Stochastic First-Order Learning for Large-Scale Flexibly Tied Gaussian Mixture Model
This addresses scalability issues in GMMs for applications with streaming or large-dimensional data, representing an incremental improvement.
The paper tackled the challenge of fitting flexibly-tied Gaussian Mixture Models (GMMs) for high-dimensional data by proposing a stochastic optimization algorithm on orthogonal matrices, resulting in better likelihood, faster convergence with fewer epochs, and reduced time per epoch compared to expectation-maximization.

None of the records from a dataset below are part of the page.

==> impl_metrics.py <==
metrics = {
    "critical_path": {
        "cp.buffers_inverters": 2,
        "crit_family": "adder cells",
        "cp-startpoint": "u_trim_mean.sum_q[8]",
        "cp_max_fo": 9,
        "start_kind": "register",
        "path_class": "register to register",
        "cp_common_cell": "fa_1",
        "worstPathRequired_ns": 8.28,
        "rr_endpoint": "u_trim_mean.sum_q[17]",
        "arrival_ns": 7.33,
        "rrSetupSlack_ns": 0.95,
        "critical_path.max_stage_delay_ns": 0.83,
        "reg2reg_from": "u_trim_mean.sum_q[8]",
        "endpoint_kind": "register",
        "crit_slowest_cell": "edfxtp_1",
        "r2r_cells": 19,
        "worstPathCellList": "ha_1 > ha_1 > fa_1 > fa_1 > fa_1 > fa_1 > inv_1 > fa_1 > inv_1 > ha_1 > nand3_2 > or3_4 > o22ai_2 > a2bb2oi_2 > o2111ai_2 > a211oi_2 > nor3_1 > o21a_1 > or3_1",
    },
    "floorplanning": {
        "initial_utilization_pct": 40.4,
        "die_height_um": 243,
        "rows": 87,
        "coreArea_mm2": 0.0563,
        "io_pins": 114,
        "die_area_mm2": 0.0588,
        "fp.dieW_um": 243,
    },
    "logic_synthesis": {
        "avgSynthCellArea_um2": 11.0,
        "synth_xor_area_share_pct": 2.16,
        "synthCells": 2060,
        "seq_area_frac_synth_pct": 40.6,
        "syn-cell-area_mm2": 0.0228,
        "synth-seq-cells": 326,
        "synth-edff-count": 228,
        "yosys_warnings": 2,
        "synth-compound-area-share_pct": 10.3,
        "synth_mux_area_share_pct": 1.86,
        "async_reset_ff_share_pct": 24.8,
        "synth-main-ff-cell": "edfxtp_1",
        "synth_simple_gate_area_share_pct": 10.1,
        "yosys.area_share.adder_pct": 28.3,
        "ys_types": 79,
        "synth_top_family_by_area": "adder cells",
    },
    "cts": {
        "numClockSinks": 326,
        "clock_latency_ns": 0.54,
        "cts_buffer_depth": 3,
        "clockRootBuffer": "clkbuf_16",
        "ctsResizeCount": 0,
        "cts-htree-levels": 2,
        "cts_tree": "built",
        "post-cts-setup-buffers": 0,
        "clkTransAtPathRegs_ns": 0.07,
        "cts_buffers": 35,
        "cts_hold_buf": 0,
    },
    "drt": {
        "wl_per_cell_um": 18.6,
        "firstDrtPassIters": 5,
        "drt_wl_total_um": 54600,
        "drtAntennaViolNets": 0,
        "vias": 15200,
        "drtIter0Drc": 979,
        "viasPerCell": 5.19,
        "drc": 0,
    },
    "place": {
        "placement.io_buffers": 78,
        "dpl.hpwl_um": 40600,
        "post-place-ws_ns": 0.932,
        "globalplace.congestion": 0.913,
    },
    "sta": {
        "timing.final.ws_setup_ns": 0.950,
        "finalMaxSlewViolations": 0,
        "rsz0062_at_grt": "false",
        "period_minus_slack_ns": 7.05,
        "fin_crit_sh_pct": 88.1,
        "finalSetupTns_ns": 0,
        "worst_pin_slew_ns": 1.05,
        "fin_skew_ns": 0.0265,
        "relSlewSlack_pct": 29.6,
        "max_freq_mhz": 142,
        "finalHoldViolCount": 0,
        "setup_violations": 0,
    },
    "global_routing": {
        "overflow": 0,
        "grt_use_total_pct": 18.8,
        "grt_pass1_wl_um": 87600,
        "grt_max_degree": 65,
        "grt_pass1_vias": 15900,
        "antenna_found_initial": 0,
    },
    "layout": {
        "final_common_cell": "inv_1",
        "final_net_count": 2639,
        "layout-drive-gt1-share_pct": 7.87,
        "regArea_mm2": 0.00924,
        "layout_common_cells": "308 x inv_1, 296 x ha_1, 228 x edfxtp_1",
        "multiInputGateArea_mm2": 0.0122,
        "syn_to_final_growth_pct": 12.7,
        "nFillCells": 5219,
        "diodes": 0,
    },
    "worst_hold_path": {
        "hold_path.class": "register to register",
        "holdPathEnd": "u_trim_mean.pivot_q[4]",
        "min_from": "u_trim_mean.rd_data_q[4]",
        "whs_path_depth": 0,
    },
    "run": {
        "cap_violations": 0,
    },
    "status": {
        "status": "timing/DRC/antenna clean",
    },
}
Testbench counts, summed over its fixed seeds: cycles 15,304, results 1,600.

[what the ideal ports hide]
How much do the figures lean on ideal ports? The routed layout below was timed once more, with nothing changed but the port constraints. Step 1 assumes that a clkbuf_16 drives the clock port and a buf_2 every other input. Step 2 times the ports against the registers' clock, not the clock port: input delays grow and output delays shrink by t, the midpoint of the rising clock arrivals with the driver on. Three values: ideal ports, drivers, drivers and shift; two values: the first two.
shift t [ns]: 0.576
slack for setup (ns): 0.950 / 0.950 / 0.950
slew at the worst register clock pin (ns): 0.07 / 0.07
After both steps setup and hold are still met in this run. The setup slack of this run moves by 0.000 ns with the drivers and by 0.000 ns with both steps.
Context: an optimization exercise on an open-source flow, tuned for small area and a short achievable clock period. The choices shown serve that exercise and are no tape-out recipe.
Only simulation tests tie the RTL to the original design; equivalence was not proved.

==> v25 <==
Design l2_cache, start of the top module:
module l2_cache (
    input  logic          clock,
    input  logic          reset,
    input  logic          req_valid,
    input  logic          req_write,
    input  l2_pkg::addr_t req_addr,
    input  l2_pkg::line_t req_data,
    output logic          resp_valid,
    output l2_pkg::addr_t resp_addr,
    output l2_pkg::line_t resp_data,
    output logic          busy,
    output logic          ar_valid,
    input  logic          ar_ready,
    output l2_pkg::addr_t ar_addr,
    input  logic          r_valid,
    output logic          r_ready,
    input  l2_pkg::line_t r_data,
    output logic          aw_valid,
    input  logic          aw_ready,
    output l2_pkg::addr_t aw_addr,
    output logic          w_valid,
    input  logic          w_ready,
    output l2_pkg::line_t w_data,
    input  logic          b_valid,
    output logic          b_ready
);
make LEC_CHECK=0 CAP_MARGIN=20 CORE_MARGIN=2 CORE_UTILIZATION=40 CTS_CLUSTER_DIAMETER=80 CTS_CLUSTER_SIZE=30 SETUP_SLACK_MARGIN=3.6 SLEW_MARGIN=20 TNS_END_PERCENT=30 finish   # period 7.0 ns
run.sh (not shown) runs the stock make flow with config.mk's settings and CLKGATE_MAP_FILE= SYNTH_SCRIPT=/design/flow/synth_recipe.tcl, a recipe that flattens the netlist after the stock synthesis.
==> v7 (differences from v25) <==
--- a/flow/design.v
+++ b/flow/design.v
@@ -107,13 +107,13 @@
     logic [1:0]    fill_state;           
     l2_pkg::line_t fill_line;
     logic [5:0]      lru [SETS];
     l2_pkg::addr_t   la;                 
     logic [SETS-1:0] la_oh;              
     logic [WAYS-1:0] rd_hit_w;           
-    logic [WAYS-1:0] rd_voh;             
+    logic [1:0]      rd_victim;          
     logic [WAYS-1:0][TB-1:0] rd_tag;     
     logic            rd_vdirty;          
     logic [NM-1:0] entry_valid, sent;
     l2_pkg::addr_t addrs [NM];
     logic [1:0]    free_idx, issue_idx, wait_idx;
     logic [1:0]    wb_state;             
@@ -147,41 +147,45 @@
         rd_oh = use_alt ? alt_oh : req_oh;
     end
     logic [WAYS-1:0][TB-1:0] a_tag;
     logic [WAYS-1:0] a_vld, a_drt, a_hit;
     logic [5:0]      a_lru;
     logic [1:0]      a_victim;
-    logic [WAYS-1:0] a_voh;
     logic            a_vdirty;
     always_comb begin
         a_lru = '0;
         for (int s = 0; s < SETS; s++) a_lru = a_lru | (lru[s] & {6{rd_oh[s]}});
         for (int w = 0; w < WAYS; w++)
             a_hit[w] = a_vld[w] && (a_tag[w] == rd_addr[16-1:SB]);
         a_victim = 2'd0;
         if ( a_lru[0] && !a_lru[3] && !a_lru[4]) a_victim = 2'd1;
         if ( a_lru[1] &&  a_lru[3] && !a_lru[5]) a_victim = 2'd2;
         if ( a_lru[2] &&  a_lru[4] &&  a_lru[5]) a_victim = 2'd3;
         a_vdirty = a_vld[a_victim] && a_drt[a_victim];
-        for (int w = 0; w < WAYS; w++) a_voh[w] = (a_victim == 2'(w));
     end
     logic [SB-1:0] set;
     logic [TB-1:0] ctag;
     assign set  = la[SB-1:0];
     assign ctag = la[16-1:SB];
-    logic [WAYS-1:0] way_oh;
-    logic            hit_any, need_wb;
+    logic [1:0] hit_way, way_sel;
+    logic       hit_any, need_wb;
+    always_comb begin
+        hit_way = 2'd0;
+        for (int w = 0; w < WAYS; w++)
+            if (rd_hit_w[w]) hit_way = 2'(w);
+    end
     assign hit_any = |rd_hit_w;
+    assign way_sel = hit_any ? hit_way : rd_victim;
     assign need_wb = !hit_any && rd_vdirty;
-    always_comb
-        for (int w = 0; w < WAYS; w++)
-            way_oh[w] = (rd_hit_w[w] && !(|(rd_hit_w >> (w + 1)))) || (!hit_any && rd_voh[w]);
+    logic [WAYS-1:0] way_oh;
     l2_pkg::line_t   rdata [WAYS];
     l2_pkg::line_t   sel_data;
     logic [TB-1:0]   sel_tag;
     always_comb begin
+        for (int w = 0; w < WAYS; w++)
+            way_oh[w] = (way_sel == 2'(w));
         sel_data = '0;
         sel_tag  = '0;
         for (int w = 0; w < WAYS; w++) begin
             sel_data = sel_data | (rdata[w]  & {LB{way_oh[w]}});
             sel_tag  = sel_tag  | (rd_tag[w] & {TB{way_oh[w]}});
         end
@@ -331,27 +335,29 @@
                 default: begin
                     if (b_valid) wb_state <= 2'd0;
                 end
             endcase
             for (int s = 0; s < SETS; s++) begin
                 if (resp_fire && la_oh[s]) begin
-                    if (way_oh[0]) lru[s][2:0] <= 3'b111;
-                    if (way_oh[1]) begin
-                        lru[s][0]   <= 1'b0;
-                        lru[s][4:3] <= 2'b11;
-                    end
-                    if (way_oh[2]) begin
-                        lru[s][1] <= 1'b0;
-                        lru[s][3] <= 1'b0;
-                        lru[s][5] <= 1'b1;
-                    end
-                    if (way_oh[3]) begin
-                        lru[s][2] <= 1'b0;
-                        lru[s][4] <= 1'b0;
-                        lru[s][5] <= 1'b0;
-                    end
+                    case (way_sel)
+                        2'd0: lru[s][2:0] <= 3'b111;
+                        2'd1: begin
+                            lru[s][0]   <= 1'b0;
+                            lru[s][4:3] <= 2'b11;
+                        end
+                        2'd2: begin
+                            lru[s][1] <= 1'b0;
+                            lru[s][3] <= 1'b0;
+                            lru[s][5] <= 1'b1;
+                        end
+                        default: begin
+                            lru[s][2] <= 1'b0;
+                            lru[s][4] <= 1'b0;
+                            lru[s][5] <= 1'b0;
+                        end
+                    endcase
                 end
             end
         end
     end
     always_ff @(posedge clock) begin
         q_addr <= q_addr_n;
@@ -361,13 +367,13 @@
         end
         if (!fill_busy) fill_line <= r_data;
         if (rd_ld) begin
             la        <= rd_addr;
             la_oh     <= rd_oh;
             rd_hit_w  <= a_hit;
-            rd_voh    <= a_voh;
+            rd_victim <= a_victim;
             rd_tag    <= a_tag;
             rd_vdirty <= a_vdirty;
         end
         for (int w = 0; w < WAYS; w++)
             dwr_q[w] <= (install && way_oh[w]) ? la_oh : '0;
         alt_addr <= (fill_state_n == 2'd1) ? head_addr : q_addr_n;
==> impl_metrics.ini <==
[outcome]
status = complete, no violations

[place]
place.detailed.instances = 18800

[timing]
worst_slack_ns = 3.39

[critical_path]
worst-path-stages = 7
worst-r2r-cell-count = 7

[global_route]
via_count_of_the_first_global_routing_pass = 122000

[final_layout]
final-seq-area_um2 = 167000

[logic_synthesis]
post_synth_and_or_nand_nor_area_fraction_pct = 3.97
[end of results for v25]
==> impl_metrics.ini <==
[critical_path]
worst-path-stages = 9
worst-r2r-cell-count = 8
worst_path_largest_cell_delay_ns = 0.93

[place]
place.detailed.instances = 18900

[cts]
clkTransAtPathRegs_ns = 0.10

[final_layout]
final-seq-area_um2 = 166000
layout_common_cells = 5224 x sky130_fd_sc_hd__edfxtp_1, 1489 x sky130_fd_sc_hd__a22oi_1, 630 x sky130_fd_sc_hd__a22o_1

[pwr]
comb_power_share_pct = 9.0

[timing]
worst_slack_ns = 3.49

[logic_synthesis]
post_synth_and_or_nand_nor_area_fraction_pct = 4.22
synth_enable_flop_cells = 5224

[global_route]
use_met2_pct = 43.0
via_count_of_the_first_global_routing_pass = 123000

[outcome]
status = complete, no violations
[end of results for v7]

## what the ideal ports hide
No port has a modelled driver above. Below, the same layouts with a new extraction and two added sets of constraints. Step 1: set_driving_cell puts a clkbuf_16 on clock and a buf_2 on each other input, an assumption about the parent block. Step 2 moves the port delays by t, midway between the first and last clock arrival at a register: inputs arrive t later, outputs are due t later. That takes back most of the time a late clock gives input paths. Slacks: no drivers / after step 1 / after step 2; pairs: no drivers / after step 1.
run	t, ns	slack for setup (ns)	worst setup path at the end	latest minus earliest clock arrival (ns)
v25	1.111	3.388 / 3.388 / 2.349	input to register	0.129 / 0.129
v7	1.132	3.495 / 3.388 / 2.361	input to register	0.159 / 0.159
After both steps setup and hold are still met in every run listed. For v7, which loses most, drivers alone change the setup slack by -0.107 ns; drivers and shift together by -1.134 ns.
From an optimization exercise on the open Yosys and OpenROAD flow, aimed at small area; shortcuts taken in it are not production practice.
In this exercise RTL edits were held to simulation tests only and were not proved equivalent to the original.
Power figures rest on the tool's default switching activity, not on a simulated workload.

==> flow/design.v <==
`default_nettype none
package host_pkg;
   typedef logic [15:0] term_addr_t;
   typedef logic [31:0] reg_addr_t;
   typedef logic [31:0] reg_data_t;
   typedef logic [15:0] xfer_status_t;
   typedef struct packed {
      term_addr_t term_addr;
      reg_addr_t  reg_addr;
      reg_data_t  reg_datai;
      logic       read_mode;
      logic       read;
      logic       write_mode;
      logic       write;
   } host_req_t;
   typedef struct packed {
      reg_data_t    reg_datao;
      logic         read_rdy;
      logic         write_rdy;
      xfer_status_t transfer_status;
   } host_rsp_t;
   localparam int HOST_REQ_W = 84;
   localparam int HOST_RSP_W = 50;
   localparam term_addr_t TERM_DRAM_BASE  = 16'h0010;
   localparam term_addr_t TERM_DRAM_CTRL  = 16'h0020;
   localparam term_addr_t TERM_DUMMY_FPGA = 16'h0030;
   localparam reg_data_t DUMMY_WORD = 32'hBBAA9988;
   localparam reg_addr_t CTRL_REG_CALIB  = 32'd0;
   localparam reg_addr_t CTRL_REG_ERRORS = 32'd1;
endpackage
`default_nettype wire
`default_nettype none
package mcb_pkg;
   localparam int NUM_PORTS = 4;
   typedef logic [29:0] byte_addr_t;
   typedef logic [5:0]  burst_len_t;
   typedef logic [31:0] mcb_data_t;
   typedef logic [NUM_PORTS-1:0] port_flags_t;
   typedef enum logic [2:0] {
      MCB_WRITE = 3'b000,
      MCB_READ  = 3'b001
   } mcb_instr_t;
   typedef struct packed {
      logic       cmd_en;
      mcb_instr_t cmd_instr;
      burst_len_t cmd_bl;
      byte_addr_t cmd_byte_addr;
      logic       wr_en;
      mcb_data_t  wr_data;
      logic       rd_en;
   } mcb_req_t;
   typedef struct packed {
      logic      cmd_full;
      logic      wr_full;
      logic      rd_empty;
      mcb_data_t rd_data;
      logic      wr_underrun;
      logic      rd_overflow;
   } mcb_rsp_t;
   localparam int MCB_REQ_W = 74;
   localparam int MCB_RSP_W = 37;
endpackage
`default_nettype wire
`default_nettype none
module uxn_host_chip (
   input  wire          ifclk,
   input  wire          rst,
   input  wire [15:0]   term_addr,
   input  wire [31:0]   reg_addr,
   input  wire [31:0]   reg_datai,
   input  wire          read_mode,
   input  wire          read,
   input  wire          write_mode,
   input  wire          write,
   output wire [31:0]   reg_datao,
   output wire          read_rdy,
   output wire          write_rdy,
   output wire [15:0]   transfer_status,
   input  wire          calib_done,
   output wire [3:0]    cmd_en,
   output wire [11:0]   cmd_instr,
   output wire [23:0]   cmd_bl,
   output wire [119:0]  cmd_byte_addr,
   output wire [3:0]    wr_en,
   output wire [127:0]  wr_data,
   output wire [3:0]    rd_en,
   input  wire [3:0]    cmd_full,
   input  wire [3:0]    wr_full,
   input  wire [3:0]    rd_empty,
   input  wire [127:0]  rd_data,
   input  wire [3:0]    wr_underrun,
   input  wire [3:0]    rd_overflow
);
   localparam logic [2:0] S_IDLE  = 3'b000;
   localparam logic [2:0] S_WDATA = 3'b111;
   localparam logic [2:0] S_WCMD  = 3'b011;
   localparam logic [2:0] S_RWAIT = 3'b101;
   localparam logic [2:0] S_RDISC = 3'b100;
   localparam logic [2:0] S_HOLD  = 3'b001;
   wire       is_dram  = (term_addr[15:2] == 14'h0004);
   wire       is_ctrl  = (term_addr == 16'h0020);
   wire       is_dummy = (term_addr == 16'h0030);
   wire [1:0] tp       = term_addr[1:0];
   wire       active   = is_dram & (read_mode | write_mode);
   logic        cnt_v;
   logic [1:0]  cnt_port;
   logic [15:0] word_idx;
   logic [15:0] xfer_cnt;
   wire        same       = is_dram & cnt_v & (cnt_port == tp);
   wire [15:0] word_idx_e = same ? word_idx : 16'd0;
   wire [15:0] xfer_cnt_e = same ? xfer_cnt : 16'd0;
   logic [27:0]  cur_addr;
   logic [27:16] all1;
   logic [7:0]   s_h0;
   logic [7:0]   s_h1;
   wire          c8;
   wire          c_h0;
   wire          c_h1;
   wire          c16;
   uxn_add8 #(.CI(1'b0)) add_lo (
      .a  (reg_addr[7:0]),
      .b  (word_idx_e[7:0]),
      .s  (cur_addr[7:0]),
      .co (c8)
   );
   uxn_add8 #(.CI(1'b0)) add_h0 (
      .a  (reg_addr[15:8]),
      .b  (word_idx_e[15:8]),
      .s  (s_h0),
      .co (c_h0)
   );
   uxn_add8 #(.CI(1'b1)) add_h1 (
      .a  (reg_addr[15:8]),
      .b  (word_idx_e[15:8]),
      .s  (s_h1),
      .co (c_h1)
   );
   assign cur_addr[15:8] = c8 ? s_h1 : s_h0;
   assign c16            = c8 ? c_h1 : c_h0;
   uxn_ones12 ones_hi (
      .a   (reg_addr[26:16]),
      .all (all1)
   );
   for (genvar i = 16; i < 28; i++) begin : g_ainc
      assign cur_addr[i] = reg_addr[i] ^ (c16 & all1[i]);
   end
   logic [3:0] wrdy_p;
   logic [3:0] hold_p;
   logic [3:0] acc_p;
   logic [3:0] ird_p;
   logic [3:0] tk_p;
   for (genvar p = 0; p < 4; p++) begin : g_port
      logic [2:0]  st;
      logic [2:0]  st_n;
      logic [27:0] wr_addr_n;    
      logic [31:0] wr_word;
      wire sel  = is_dram & (tp == p);
      wire rm   = sel & read_mode;
      wire wm   = sel & write_mode;
      wire idle  = (st == S_IDLE);
      wire wdata = (st == S_WDATA);
      wire wcmd  = (st == S_WCMD);
      wire rwait = (st == S_RWAIT);
      wire rdisc = (st == S_RDISC);
      wire hold  = (st == S_HOLD);
      wire wrdy  = idle & ~cmd_full[p] & ~wr_full[p];
      wire acc   = sel & write & wrdy;
      wire ird   = idle & rm & ~wm & ~cmd_full[p];
      wire iwr   = wcmd & ~cmd_full[p];
      wire drain = (rwait | rdisc) & ~rd_empty[p];
      always_comb begin
         case (st)
            S_IDLE:  st_n = acc ? S_WDATA : (ird ? S_RWAIT : S_IDLE);
            S_WDATA: st_n = wr_full[p] ? S_WDATA : S_WCMD;
            S_WCMD:  st_n = cmd_full[p] ? S_WCMD : S_IDLE;
            S_RWAIT: st_n = drain ? (rm ? S_HOLD : S_IDLE) : (rm ? S_RWAIT : S_RDISC);
            S_RDISC: st_n = drain ? S_IDLE : S_RDISC;
            S_HOLD:  st_n = (read | ~rm) ? S_IDLE : S_HOLD;
            default: st_n = S_IDLE;
         endcase
      end
      always_ff @(posedge ifclk) begin
         if (rst) st <= S_IDLE;
         else     st <= st_n;
      end
      always_ff @(posedge ifclk) begin
         if (idle) begin
            wr_addr_n <= ~cur_addr;
            wr_word <= reg_datai;
         end
      end
      assign wrdy_p[p] = wrdy;
      assign hold_p[p] = hold;
      assign acc_p[p]  = acc;
      assign ird_p[p]  = ird;
      assign tk_p[p]   = hold & sel & read;
      assign cmd_en[p]                 = iwr | ird;
      assign cmd_instr[p*3 +: 3]       = {2'b00, ~wcmd};
      assign cmd_bl[p*6 +: 6]          = 6'd0;
      assign cmd_byte_addr[p*30 +: 30] = {(wcmd ? ~wr_addr_n : cur_addr), 2'b00};
      assign wr_en[p]                  = wdata & ~wr_full[p];
      assign wr_data[p*32 +: 32]       = wr_word;
      assign rd_en[p]                  = drain;
   end
   wire sel_hold = is_dram & hold_p[tp];
   wire sel_wrdy = wrdy_p[tp];
   wire [16:0] wi_c;
   wire [16:0] xc_c;
   wire [15:0] word_idx_n;
   wire [15:0] xfer_cnt_n;
   assign wi_c[0] = (|acc_p) | (|ird_p);
   assign xc_c[0] = (|acc_p) | (|tk_p);
   for (genvar i = 0; i < 16; i++) begin : g_inc
      assign word_idx_n[i] = word_idx_e[i] ^ wi_c[i];
      assign wi_c[i+1]     = word_idx_e[i] & wi_c[i];
      assign xfer_cnt_n[i] = xfer_cnt_e[i] ^ xc_c[i];
      assign xc_c[i+1]     = xfer_cnt_e[i] & xc_c[i];
   end
   always_ff @(posedge ifclk) begin
      cnt_port <= tp;
      word_idx <= word_idx_n;
      xfer_cnt <= xfer_cnt_n;
      if (rst) cnt_v <= 1'b0;
      else     cnt_v <= active;
   end
   logic [31:0] rd_word;
   always_ff @(posedge ifclk) begin
      if (!sel_hold) rd_word <= rd_data[tp*32 +: 32];
   end
   logic       calib_q;
   logic [3:0] underrun_q;
   logic [3:0] overflow_q;
   always_ff @(posedge ifclk) begin
      if (rst) begin
         calib_q    <= 1'b0;
         underrun_q <= 4'd0;
         overflow_q <= 4'd0;
      end else begin
         calib_q    <= calib_done;
         underrun_q <= underrun_q | wr_underrun;
         overflow_q <= overflow_q | rd_overflow;
      end
   end
   logic [31:0] ctrl_data;
   always_comb begin
      case (reg_addr)
         32'd0:   ctrl_data = {31'd0, calib_q};
         32'd1:   ctrl_data = {24'd0, overflow_q, underrun_q};
         default: ctrl_data = 32'd0;
      endcase
   end
   assign reg_datao       = ({32{is_dram}}  & rd_word)       |
                            ({32{is_dummy}} & 32'hBBAA9988) |
                            ({32{is_ctrl}}  & ctrl_data);
   assign read_rdy        = ~is_dram | sel_hold;
   assign write_rdy       = ~is_dram | sel_wrdy;
   assign transfer_status = xfer_cnt_e;
endmodule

Gaussian Mixture Models (GMMs) are one of the most potent parametric density models used extensively in many applications. Flexibly-tied factorization of the covariance matrices in GMMs is a powerful approach for coping with the challenges of common GMMs when faced with high-dimensional data and complex densities which often demand a large number of Gaussian components. However, the expectation-maximization algorithm for fitting flexibly-tied GMMs still encounters difficulties with streaming and very large dimensional data. To overcome these challenges, this paper suggests the use of first-order stochastic optimization algorithms. Specifically, we propose a new stochastic optimization algorithm on the manifold of orthogonal matrices. Through numerous empirical results on both synthetic and real datasets, we observe that stochastic optimization methods can outperform the expectation-maximization algorithm in terms of attaining better likelihood, needing fewer epochs for convergence, and consuming less time per each epoch.